| Brief |
Only the lines of the data below from the one with "and+or+nand+nor | 71 | 30.3" through the one with "dfrtp_1 0.47, ha_1" are wanted. Repeat them exactly.

| Records for this task |
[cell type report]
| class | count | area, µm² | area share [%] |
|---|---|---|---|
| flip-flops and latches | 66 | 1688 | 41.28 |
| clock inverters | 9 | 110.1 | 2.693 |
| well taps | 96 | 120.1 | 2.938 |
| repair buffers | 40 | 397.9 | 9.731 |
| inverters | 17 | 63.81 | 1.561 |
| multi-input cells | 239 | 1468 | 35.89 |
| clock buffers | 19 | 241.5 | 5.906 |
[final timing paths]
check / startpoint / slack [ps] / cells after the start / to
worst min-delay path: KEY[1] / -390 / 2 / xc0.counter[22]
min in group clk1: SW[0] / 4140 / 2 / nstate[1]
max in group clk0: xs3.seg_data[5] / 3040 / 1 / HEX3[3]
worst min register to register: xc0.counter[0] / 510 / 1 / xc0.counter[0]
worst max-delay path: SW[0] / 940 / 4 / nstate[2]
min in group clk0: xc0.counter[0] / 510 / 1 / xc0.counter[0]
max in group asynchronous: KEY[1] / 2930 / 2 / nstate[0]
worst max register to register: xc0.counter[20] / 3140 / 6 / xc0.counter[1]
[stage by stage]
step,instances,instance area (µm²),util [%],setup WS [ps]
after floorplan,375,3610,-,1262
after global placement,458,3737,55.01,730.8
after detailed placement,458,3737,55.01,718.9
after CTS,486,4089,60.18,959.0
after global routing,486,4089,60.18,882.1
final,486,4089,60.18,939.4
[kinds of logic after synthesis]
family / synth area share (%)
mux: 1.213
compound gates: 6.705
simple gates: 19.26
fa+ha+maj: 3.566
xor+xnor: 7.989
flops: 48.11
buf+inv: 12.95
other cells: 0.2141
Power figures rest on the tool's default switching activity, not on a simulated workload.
`/design/flow/run.sh`:
```
#!/bin/bash
# OpenROAD 26Q1-2900-gdf79404cd8, Yosys 0.63+post, stock flow scripts
make -C /OpenROAD-flow-scripts/flow DESIGN_CONFIG=/design/flow/config.mk WORK_HOME=/design/flow/orfs finish
```
`/design/flow/config.mk`:
```
export PLATFORM = sky130hd
export DESIGN_NAME = led_alarm
export DESIGN_NICKNAME = led_alarm
export VERILOG_FILES = /design/flow/design.v
export SDC_FILE = /design/flow/constraint.sdc
export NUM_CORES = 4
export LEC_CHECK = 1
export CORE_UTILIZATION = 30
```
`/design/flow/constraint.sdc`:
```
current_design led_alarm

set clk_period 3.3
set clk_io_pct 0.2

create_clock -name clk0 -period $clk_period [get_ports {clk}]

set non_clock_inputs [all_inputs -no_clocks]
set_input_delay [expr $clk_period * $clk_io_pct] -clock clk0 $non_clock_inputs
set_output_delay [expr $clk_period * $clk_io_pct] -clock clk0 [all_outputs]
```
`/design/flow/design.v`:
```
module led_alarm 
    #(parameter L_TIME = 25'd25_000_000 
    )
    (
    input        clk       ,   
    input        rst_n     ,   
    input        rw_done   ,   
    input        rw_result ,   
    output  reg  led           
);
    reg          rw_done_flag;     
	reg  [24:0]  led_cnt     ;     
	always @(posedge clk or negedge rst_n) begin
    if(!rst_n)
        rw_done_flag <= 1'b0;
    else if(rw_done)
        rw_done_flag <= 1'b1;
 end
    always @(posedge clk or negedge rst_n) begin
    if(!rst_n)begin
        led <= 1'b0;
		led_cnt <= 25'd0;
	end
    else begin 
		 if(rw_done_flag)begin
			if(rw_result)
			      led <= 1'b1;
			else begin
			      led_cnt <= led_cnt + 1'd1;
			      if(led_cnt == L_TIME -1'b1)begin
				  led_cnt <= 0;
				  led <= ~led;
				  end
			end 
		 end
		 else 
		   led <= 1'b0;
	end
 end
 endmodule
```
==> summary.txt <==
Fin area: 1560 µm²
Synth top area cells: dfrtp_1 (48%), xor2_1 (4.3%), nand2_1 (4.0%)
Core Footprint: 4440 µm²
Die Height: 70.8 µm
Worst slew margin: 72.8%
IO Port Bufs: 4
Initial antenna violation count: 0
1st-pass router iterations: 5
Startpoint Class: input pin
Crit-path max cell delay: 0.52 ns
First-pass GRT wire length: 4610 µm
Seq share, synth: 47.5%
Detail Route Antenna Nets: 0
DRC Markers: 0
ANT cells: 0
# resized after CTS: 0
Synth Cell Area: 1420 µm²
Power per standard cell area: 431 nW/µm²
Clk_skew: 0.00188 ns
Minimum clock period: 2.37 ns
CTS H-tree depth: 1
Most common logic cell in the routed design: dfrtp_1
Wirelength per Cell: 13.1 µm
CP bufs+invs: 1
Via count: 1087
Least-Margin Pin Slew: 0.404 ns
CP max stage cell: or4_1
Worst-path fanout max: 9
Fin. max-slew vios: 0
Clk latency of the worst-skew pair: 0.26 ns
Total CTS buffers: 3
Top-area cell type share of the netlist area: 47.5%
Max frequency: 423 MHz
CTS tree: done
Post-Syn Instances: 142
Status: finished, final reports clean
Final core occ: 35.1%
Syn_area_per_cell: 10.0 µm²
Crit-path cells: clkdlybuf4s50_1 -> and4b_1 -> nand3_1 -> or4_1 -> a21oi_1
Crit-path leading delay family: simple AND/OR/NAND/NOR gates
Yosys reg bits: 27
Chip area: 5020 µm²
Endpoint class of the critical path: flop
Worst vdd ir: 0.245 mV
Leakage: 0.649 nW
Yosys top cell by area: dfrtp_1
Yosys synthesis chip area: 1420 µm²
CTS Buffer Depth: 2
I/O Pins: 5
Total wire length: 2630 µm
GPL Wtd Cong: 0.875
Netlist cell types: 32
Initial DRC count: 65
GRT Total Usage: 11.5%
Number of hold buffers added after CTS: 0
Warnings, synthesis: 1
Pin count of the biggest net entering global routing: 28
Critical Path AT: 2.56 ns
Vias in the first global route: 1013
Post-CTS setup buffers: 0
Die width: 70.8 µm
Max_cap viols: 0
CTS sink count: 27
Hold/Removal Path Class: reg2reg
Crit path DRT: 3.49 ns
Site Rows: 24
Grt total ovfl: 0
Post-DP HPWL: 1900 µm
Fin. Hold Viols: 0
Vias per cell: 5.41
Top Layout Cells: dfrtp_1 (27), nand2_1 (15), nand3_1 (10)
Tool warnings: 25
RSZ-0062 raised after global routing: no
Power, Total: 0.674 mW
Area Growth Syn to Fin: 9.86%
Worst-path clk slew: 0.09 ns
DP Area: 1520 µm²
Root buf cell: clkbuf_8
Share of layout cells above drive strength 1: 11.4%
Fin Setup TNS: 0 ns
Cycle use final: 71.7%
Yosys Instances: 142
Final setup violation count: 0
Critical path class: in2reg
Initial Util: 32.0%
metrics by stage:
step	cells	setup slack (ns)	hold WS (ns)
after floorplan	142	1.44	0.364
after global routing	201	0.866	0.549
after global placement	197	0.799	0.487
after detailed placement	197	0.720	0.498
after CTS	201	0.976	0.512
final	201	0.933	0.516
flip-flops by register name, indices dropped and copies added (netlist names):
signal	flops
led	1
led_cnt	25
rw_done_flag	1
final cells by class:
type / instances / area, µm²
clock buffer: 4 / 45.0
sequential: 27 / 676
multi-input combinational: 109 / 706
fill: 442 / 2880
timing repair buffer: 7 / 62.6
inverter: 2 / 7.51
tap: 52 / 65.1
metal layers:
metal  global-route usage [%]  vias to the layer above  part of all wire (%)
li1                         -                      538                     -
met1                     18.8                      533                    52
met2                     16.9                       14                    45
met3                     2.46                        2                   2.7
met4                    0.889                        0                  0.72
met5                        0                        -                     0
synth_stat cells (all sizes together):
master and instances:
and2 3, o31ai 7, a21oi 10, dfrtp 27, or4 6, and4 2
o31a 2, nand2b 1, nor3 4, xnor2 5, and4b 3, nor4 3
ha 1, inv 2, nand3b 1, xor2 7, nand2 15, and3 3
nor4bb 1, o21ai 6, nor2 6, nand3 10, buf 4, or2 3
nand4 6, or3 4
path summary, 6_finish.rpt:
kind / cells past startpoint / startpoint / to / slack, ns
setup / recovery: 5 / rw_result / led_cnt[24] / 0.93
hold / removal: 1 / led_cnt[10] / led_cnt[10] / 0.52
setup reg to reg: 5 / led_cnt[0] / led_cnt[24] / 1.17
hold reg to reg: 1 / led_cnt[10] / led_cnt[10] / 0.52
max in group asynchronous: 2 / rst_n / led_cnt[11] / 2.30
min in group asynchronous: 2 / rst_n / led_cnt[23] / 0.76
power by group:
group	leakage (nW)	total, mW	switching [mW]	internal [mW]
combinational	0.274	0.0914	0.0506	0.0408
sequential	0.352	0.399	0.0363	0.363
clock	0.0228	0.183	0.0965	0.0863
logic make-up after synthesis:
logic type | after synthesis | share of synthesized area (%)
DFF | 27 | 47.5
AOI/OAI and AO/OA | 25 | 11.1
and+or+nand+nor | 71 | 30.3
xor gates and xnor gates | 12 | 7.39
adders and majority gates | 1 | 0.880
buffers and inverters | 6 | 2.82
worst register-to-register path: stages (launching register included):
cell and delay [ns]:
dfrtp_1 0.47, ha_1 0.22, and4b_1 0.43, nand3_1 0.25, or4_1 0.53, a21oi_1 0.16
Power and IR drop assume default switching activity.
### ./design.v
module e2prom_rw(
    input                 clk        ,  
    input                 rst_n      ,  
	output  reg          i2c_exec   ,   
    output  reg          i2c_rh_wl  ,   
    output  reg   [15:0] i2c_addr   ,   
    output  reg  [ 7:0]  i2c_data_w ,   
    input		  [ 7:0] i2c_data_r ,   
    input         		 i2c_done   ,   
    input         		 i2c_ack    ,   
    output   reg          rw_done    ,  
    output   reg          rw_result     
	);
	parameter      WR_WAIT_TIME = 14'd5000;  
	parameter      MAX_BYTE     = 16'd256 ;  
	reg   [1:0]    flow_cnt  ;  
	reg   [13:0]   wait_cnt  ;  
		always @(posedge clk or negedge rst_n) begin
		if(!rst_n) begin
		     i2c_exec  <= 1'b0;
			 i2c_rh_wl <= 1'b0;    
			 i2c_addr  <= 16'b0;
			 i2c_data_w <= 8'b0;
			 flow_cnt   <= 2'b0;
			 wait_cnt  <= 14'b0;
			 rw_done   <= 1'b0;
			 rw_result <= 1'b0;
		end
		else begin 
		       i2c_exec <= 1'b0;    
               rw_done <= 1'b0;  
				case(flow_cnt)
				2'd0:begin
				      wait_cnt <= wait_cnt + 1'b1 ;
				      if(wait_cnt == WR_WAIT_TIME - 1'b1)begin
					       wait_cnt <= 0 ;
						   if(i2c_addr == MAX_BYTE)begin
						     flow_cnt <= 2'd2 ;
							 i2c_addr <= 1'b0;
							 i2c_rh_wl <= 1'b1;    
							 end
						 end
					  else begin
					       flow_cnt <= flow_cnt + 1'b1 ;
						   i2c_exec <= 1'b1 ;
					  end
				end
				2'd1:begin
				     if(i2c_done)begin
							i2c_addr  <= i2c_addr + 1'b1  ;     
							i2c_data_w <= i2c_data_w + 1'b1  ;   
							flow_cnt <= 2'd0 ;
					end
				end
				2'd2:begin
				    flow_cnt <= flow_cnt + 1'b1;
                    i2c_exec <= 1'b1;  
				end
				2'd3:begin
					 if(i2c_done)begin
						 if((i2c_addr[7:0]!= i2c_data_r)||(i2c_ack == 1'b1))
						    begin rw_done   <= 1'b1;
							rw_result <= 1'b0;  end
						else if(i2c_addr == MAX_BYTE - 1'b1)  
							begin rw_done   <= 1'b1;
							rw_result <= 1'b1;  end
						else begin
						    flow_cnt <= 2'd2;
							i2c_addr <= i2c_addr + 1'b1;
						  end
					end
				end
				default : ;
               endcase    
		end
	 end
endmodule
### ./run.sh
#!/bin/bash
# OpenROAD 26Q1-2900-gdf79404cd8, Yosys 0.63+post, stock flow scripts
make -C /OpenROAD-flow-scripts/flow DESIGN_CONFIG=/design/flow/config.mk WORK_HOME=/design/flow/orfs finish
### ./config.mk
export PLATFORM = sky130hd
export DESIGN_NAME = e2prom_rw
export DESIGN_NICKNAME = e2prom_rw
export VERILOG_FILES = /design/flow/design.v
export SDC_FILE = /design/flow/constraint.sdc
export NUM_CORES = 4
export LEC_CHECK = 1
export CORE_UTILIZATION = 50
### ./constraint.sdc
current_design e2prom_rw

set clk_period 3.6
set clk_io_pct 0.2

create_clock -name clk0 -period $clk_period [get_ports {clk}]

set non_clock_inputs [all_inputs -no_clocks]
set_input_delay [expr $clk_period * $clk_io_pct] -clock clk0 $non_clock_inputs
set_output_delay [expr $clk_period * $clk_io_pct] -clock clk0 [all_outputs]
==> impl_metrics.ini <==
; generated from flow reports
[detailed_routing]
num_antenna_cells = 0
drt-vias-per-instance = 5.58
routed_wl_um = 5160
ant_nets = 0
num_vias = 2043
dr.pass1.iters = 4
first_iter_violations = 97
route.detailed.drc = 0
wl_per_cell_um = 14.1

[die]
fp_util_pct = 52.3
die-area_um2 = 5260
pin_count = 40
core_um2 = 4750
die_w_um = 72.5
rows = 25
fp.dieH_um = 72.5

[final_timing]
maxSlewViolCount = 0
fmax_mhz = 351
tightestPinTransition_ns = 0.542
setup_tns_ns = 0
setup_violations = 0
period_minus_slack_ns = 2.85
fin_crit_sh_pct = 79.2
rsz0062_at_grt = no
clock-skew-final_ns = 0.00498
relSlewSlack_pct = 63.9
report.final.hold_viol_count = 0

[setup_path]
reg2regPathDepth = 9
crit_type = in -> reg
critPathLaunchType = input pin
r2r-start = i2c_addr[0]
startpoint = i2c_data_r[7]
cp_max_fo = 15
r2r_slack_ns = 0.81
cp-end-kind = register
timing.rr.end = i2c_addr[12]
critPathArrivalTime_ns = 3.05
cp_data_required_time_ns = 3.80

[global_route]
grt.total_usage_pct = 21.7
antenna_found_initial = 0
grt_pass1_wl_um = 8740
grt_overflow_total = 0
grt_pass1_vias = 1827
grt_max_degree = 45

[worst_hold_path]
hp-class = in -> async

[cts]
cts_tree = done
clk_path_buf_depth = 2
cts_sinks = 44
cts_buffers = 5
root_buffer = clkbuf_8
holdBufCountCts = 0
cts-resized-gates = 0
htree_levels = 2
clk_pin_slew_worst_paths_ns = 0.09
post_cts_buffers = 0
clk_latency_ns = 0.30

[power]
p_clk_share_pct = 21.7
powerDensity_nw_per_um2 = 602
p_int_mw = 1.13
power_leakage_nw = 1.26
irDropWorstVdd_v = 0.000257
p_comb_share_pct = 40.0
switching_power_uw = 687
netSwitchingFraction_pct = 37.8
p_seq_share_pct = 38.3

[final_layout]
most-common-layout-cells = 44 x dfrtp_1, 38 x clkdlybuf4s50_1, 28 x nand2_1
lay_top_count = dfrtp_1
fillerInstances = 425
syn_to_final_growth_pct = 21.1
final_area_um2 = 3010
drive_above_1_share_pct = 7.02

[synthesis]
synth-seq-cells = 44
top_area_share_pct = 44.3
yosys_area_um2 = 2490
synth_cells = 261
edf_count = 0
topCellsByArea = dfrtp_1 44%, xnor2_1 6.0%, ha_1 4.5%
netlist.top_cell.by_area = dfrtp_1
synth_seq_share_pct = 44.3
yosys-stat-cells = 261
netlist_area_um2 = 2490
flop_cell = dfrtp_1
yosysWarnings = 1
synth_cell_type_count = 40
syn_area_per_cell_um2 = 9.53
synthArstFlopShare_pct = 100

[place]
numPortBuffers = 39
gp_congestion = 0.828
hpwl_um = 3440
place_area_um2 = 2900

[run]
warnings = 31
max_cap_viol_count = 0

[outcome]
outcome = completed
power groups by stage:
| stage | combinational, mW | sequential (mW) | clock (mW) |
|---|---|---|---|
| finish | 0.727 | 0.694 | 0.394 |
| CTS | 0.724 | 0.693 | 0.406 |
| global route | 0.821 | 0.711 | 0.430 |
metrics by stage:
step                std cells  setup WS [ns]  power [mW]  util, %  hold slack (ns)
global route              366          0.537        1.96     63.4            0.493
global placement          358          0.451        1.41     60.9            0.461
finish                    366          0.750        1.82     63.4            0.475
floorplan                 261          0.861        1.20        -            0.417
detailed placement        358          0.421        1.42     60.9            0.461
CTS                       366          0.745        1.82     63.4            0.480
sequential cells by signal, summed over array words and instances, names as in the netlist:
| signal | count |
|---|---|
| i2c_data_w | 8 |
| i2c_rh_wl | 1 |
| flow_cnt | 2 |
| rw_result | 1 |
| wait_cnt | 14 |
| rw_done | 1 |
| i2c_exec | 1 |
| i2c_addr | 16 |
cells by family after synthesis:
kind of cell / share of synthesized area, %
compound gates: 13.6
fa+ha+maj: 4.53
simple gates: 22.6
xor+xnor: 8.45
mux: 1.81
buf+inv: 4.78
flops: 44.3
final cells by class:
type | instances | area (um2) | share of cell area [%]
multi-input cells | 196 | 1270 | 42.1
flip-flops and latches | 44 | 1100 | 36.5
repair buffers | 43 | 415 | 13.8
well taps | 67 | 83.8 | 2.78
clock buffers | 5 | 68.8 | 2.28
clock inverters | 3 | 46.3 | 1.54
inverters | 8 | 30.0 | 0.997
synth_stat cells, types with 4 or more instances:
cell type,n
and4_1,4
inv_1,8
buf_6,5
clkbuf_1,6
nand3_1,22
ha_1,9
xnor2_1,17
mux2_2,4
o21ai_0,20
nand2_1,28
nand4_1,13
nor2_1,15
dfrtp_1,44
o31ai_1,14
nor3_1,4
xor2_1,7
and3_1,4
o41ai_1,5
how the worst max path moves through the flow:
stage         cells past startpoint      endpoint
CTS                               7  i2c_addr[12]
finish                            7  i2c_addr[12]
global route                      8   i2c_addr[9]
worst max-delay path, cell delays in order:
cell,delay [ns]
clkdlybuf4s50_1,0.47
xnor2_1,0.11
nand3_1,0.10
or4_4,0.50
o31a_1,0.31
or3_4,0.50
o41ai_1,0.35
layer usage:
layer / routed length [um] / vias to the layer above / track usage [%]
li1: - / 1022 / -
met1: 2710 / 957 / 38.7
met2: 2140 / 62 / 29.7
met3: 285 / 2 / 3.80
met4: 25 / 0 / 2.40
met5: 0 / - / 0
Power and IR drop assume default switching activity.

| Written reply |
and+or+nand+nor | 71 | 30.3
xor gates and xnor gates | 12 | 7.39
adders and majority gates | 1 | 0.880
buffers and inverters | 6 | 2.82
worst register-to-register path: stages (launching register included):
cell and delay [ns]:
dfrtp_1 0.47, ha_1 0.22, and4b_1 0.43, nand3_1 0.25, or4_1 0.53, a21oi_1 0.16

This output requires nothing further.